Stanley Rodriguez-Munoz, 51 ans, a été soigné d’un cancer colorectal cette année. Désormais, il sensibilise le public sur ce qu’il a traversé. / Photo : Maxime Sallé

« Le cancer colorectal reste tabou car il touche la sphère digestive. Ça déroute un peu les patients. D’autant que le dépistage n’est pas radiologique. Il est prélevé sur les selles, donc c’est plus dégoûtant », relève Vincent Assenat. Isabelle Laville perçoit aussi cette gêne : « Il y a les personnes qui craignent de faire ce test, les personnes qui ont peur des résultats, et celles qui n’en voient pas l’intérêt puisqu’elles se sentent en bonne santé. Mais c’est tout le principe du dépistage. Il faut se donner cette chance au stade où il est encore possible de traiter ce cancer dans de très bonnes conditions ».

Hélène Lopez, 58 ans, a changé d’avis et a décidé de se faire dépister après avoir discuté avec des intervenants. / Photo : Maxime Sallé

Hélène Lopez, 58 ans, est venue ce matin à la clinique pour accompagner une amie. Pour passer le temps, elle s’est rendue sur les stands installés dans le hall. Elle aussi, n’était pas convaincue par le dépistage.

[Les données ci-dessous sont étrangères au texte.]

==> src/rtl/lift_req_bank.sv <==
// Floor-request register bank: one request latch per floor, with position flags, a pending count
// and a registered next-target floor. Optional passenger cancel is enabled by LIFT_REQ_CANCEL_EN.
module lift_req_bank #(
   parameter int FLOORS = 4,
   parameter int FLW    = 2,
   parameter int CW     = 3
) (
   input  logic              clk,
   input  logic              resetb,
   input  logic              slowref,
   input  logic [FLOORS-1:0] pbpulse,
   input  logic              clr,
   input  logic [FLW-1:0]    clr_floor,
   input  logic [FLW-1:0]    cur_floor,
   input  logic              dir_up,
   output logic [FLOORS-1:0] req,
   output logic              req_here,
   output logic              req_above,
   output logic              req_below,
   output logic [CW-1:0]     req_count,
   output logic [FLW-1:0]    target,
   output logic              target_vld
);

   logic [FLOORS-1:0] next_req;
   logic [CW-1:0]     next_count;
   logic [FLW-1:0]    next_target;
   logic              next_vld;
   logic [FLW-1:0]    above_idx;
   logic [FLW-1:0]    below_idx;
   logic              in_range;

   assign in_range = (int'(cur_floor) < FLOORS);

   // A clear on the same floor always beats a press; the count follows the new latch value.
   always_comb begin
      next_req   = req;
      next_count = '0;
      for (int i = 0; i < FLOORS; i++) begin
         if (clr && (clr_floor == FLW'(i))) begin
            next_req[i] = 1'b0;
         end else if (pbpulse[i]) begin
`ifdef LIFT_REQ_CANCEL_EN
            next_req[i] = ~req[i];
`else
            next_req[i] = 1'b1;
`endif
         end
      end
      for (int i = 0; i < FLOORS; i++) begin
         next_count = next_count + CW'(next_req[i]);
      end
   end

   // Downward scan leaves the lowest floor above; upward scan leaves the highest floor below.
   always_comb begin
      req_here  = 1'b0;
      req_above = 1'b0;
      req_below = 1'b0;
      above_idx = '0;
      below_idx = '0;
      for (int j = FLOORS - 1; j >= 0; j--) begin
         if (req[j] && (j > int'(cur_floor))) begin
            req_above = 1'b1;
            above_idx = FLW'(j);
         end
         if (req[j] && (j == int'(cur_floor))) begin
            req_here = 1'b1;
         end
      end
      for (int j = 0; j < FLOORS; j++) begin
         if (req[j] && (j < int'(cur_floor))) begin
            req_below = 1'b1;
            below_idx = FLW'(j);
         end
      end
      if (!in_range) begin
         req_here  = 1'b0;
         req_above = 1'b0;
         req_below = 1'b0;
      end
   end

   always_comb begin
      next_target = target;
      next_vld    = 1'b0;
      if (in_range && (|req)) begin
         next_vld = 1'b1;
         if (req_here) begin
            next_target = cur_floor;
         end else if (dir_up) begin
            next_target = req_above ? above_idx : below_idx;
         end else begin
            next_target = req_below ? below_idx : above_idx;
         end
      end
   end

   always_ff @(posedge clk) begin
      if (resetb) begin
         req        <= '0;
         req_count  <= '0;
         target     <= '0;
         target_vld <= 1'b0;
      end else if (slowref) begin
         req        <= next_req;
         req_count  <= next_count;
         target     <= next_target;
         target_vld <= next_vld;
      end
   end

endmodule

==> config.mk <==
export PLATFORM = sky130hd
export DESIGN_NAME = lift_req_bank
export DESIGN_NICKNAME = d
export VERILOG_FILES = /design/src/rtl/lift_req_bank.sv
export SDC_FILE = /design/constraint.sdc
export NUM_CORES = 1
export LEC_CHECK = 0
export CAP_MARGIN = 5
export CORE_MARGIN = 2
export CORE_UTILIZATION = 45
export CTS_CLUSTER_SIZE = 28
export DETAILED_ROUTE_END_ITERATION = 10
export PLACE_DENSITY_LB_ADDON = 0.12
export RECOVER_POWER = 100
export SLEW_MARGIN = 20
export SYNTH_ARGS = -nofsm -noshare
export SYNTH_HDL_FRONTEND = slang
export SYNTH_SLANG_ARGS = --single-unit
==> constraint.sdc <==
create_clock -name clk -period 4 [get_ports clk]
set_input_delay 0.8 -clock clk [delete_from_list [all_inputs] [get_ports clk]]
set_output_delay 0.8 -clock clk [all_outputs]
set_load 0.01 [all_outputs]
--- src/rtl/timer_dev.sv ---
// timer_dev: programmable countdown timer on the processor I/O bus.
//
// Counts a loaded PRESET value down to zero, then raises a pending interrupt.
// One-shot mode clears EN after firing; auto-reload mode reloads PRESET and
// keeps running, giving a one-cycle irq pulse per period.
//
// Ports:
//   clk   in   system clock, all state updates on the rising edge
//   rst   in   synchronous active-high reset
//   addr  in   word select: 0 CTRL, 1 PRESET, 2 COUNT, 3 reserved
//   we    in   write strobe (already qualified by device select)
//   din   in   write data
//   dout  out  read data, combinational on addr
//   irq   out  level interrupt request = pend & IM
module timer_dev #(
    parameter int unsigned WIDTH = 32
) (
    input  logic             clk,
    input  logic             rst,
    input  logic [1:0]       addr,
    input  logic             we,
    input  logic [WIDTH-1:0] din,
    output logic [WIDTH-1:0] dout,
    output logic             irq
);

    localparam logic [1:0] AddrCtrl   = 2'd0;
    localparam logic [1:0] AddrPreset = 2'd1;
    localparam logic [1:0] AddrCount  = 2'd2;

    typedef enum logic [1:0] {
        StIdle = 2'd0,
        StLoad = 2'd1,
        StCnt  = 2'd2,
        StInt  = 2'd3
    } state_e;

    state_e           r_state;
    logic [3:0]       r_ctrl;
    logic [WIDTH-1:0] r_preset;
    logic [WIDTH-1:0] r_count;
    logic             r_pend;

    state_e           w_state_next;
    logic [3:0]       w_ctrl_next;
    logic [WIDTH-1:0] w_preset_next;
    logic [WIDTH-1:0] w_count_next;
    logic             w_pend_next;

    logic w_en;
    logic w_im;
    logic w_auto;
    logic w_wr_ctrl;
    logic w_wr_preset;

    assign w_en        = r_ctrl[0];
    assign w_im        = r_ctrl[3];
    // Only MODE = 01 reloads; 10 and 11 fall back to one-shot.
    assign w_auto      = (r_ctrl[2:1] == 2'b01);
    assign w_wr_ctrl   = we && (addr == AddrCtrl);
    assign w_wr_preset = we && (addr == AddrPreset);

    always_ff @(posedge clk) begin
        if (rst) begin
            r_state  <= StIdle;
            r_ctrl   <= 4'd0;
            r_preset <= '0;
            r_count  <= '0;
            r_pend   <= 1'b0;
        end else begin
            r_state  <= w_state_next;
            r_ctrl   <= w_ctrl_next;
            r_preset <= w_preset_next;
            r_count  <= w_count_next;
            r_pend   <= w_pend_next;
        end
    end

    always_comb begin
        w_state_next  = r_state;
        w_ctrl_next   = r_ctrl;
        w_preset_next = r_preset;
        w_count_next  = r_count;
        w_pend_next   = r_pend;

        case (r_state)
            StIdle: begin
                if (w_en) begin
                    w_state_next = StLoad;
                end
            end
            StLoad: begin
                w_count_next = r_preset;
                w_state_next = StCnt;
            end
            StCnt: begin
                if (!w_en) begin
                    w_state_next = StIdle;
                end else if (r_count == '0) begin
                    w_pend_next  = 1'b1;
                    w_state_next = StInt;
                end else begin
                    w_count_next = r_count - WIDTH'(1);
                end
            end
            StInt: begin
                if (w_auto) begin
                    w_pend_next  = 1'b0;
                    w_state_next = StLoad;
                end else begin
                    w_ctrl_next[0] = 1'b0;
                    w_state_next   = StIdle;
                end
            end
            default: w_state_next = StIdle;
        endcase

        // A CTRL write overrides whatever the FSM decided this cycle and
        // freezes the count where it stands.
        if (w_wr_ctrl) begin
            w_ctrl_next  = din[3:0];
            w_pend_next  = 1'b0;
            w_state_next = StIdle;
            w_count_next = r_count;
        end

        // LOAD above reads r_preset, so a same-edge write only affects the next LOAD.
        if (w_wr_preset) begin
            w_preset_next = din;
        end
    end

    always_comb begin
        dout = '0;
        case (addr)
            AddrCtrl:   dout = {{(WIDTH - 4){1'b0}}, r_ctrl};
            AddrPreset: dout = r_preset;
            AddrCount:  dout = r_count;
            default:    dout = '0;
        endcase
    end

    assign irq = r_pend & w_im;

endmodule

Mais après avoir passé quelques minutes auprès des intervenants du CRCDC, elle a changé d’avis : « Il n’y a rien à perdre, tout à gagner ». Vincent Assenat espère que d’autres personnes en fassent de même : « Si on arrive à donner 100 kits sur cette journée et que 50 personnes les réalisent, c’est une énorme victoire ».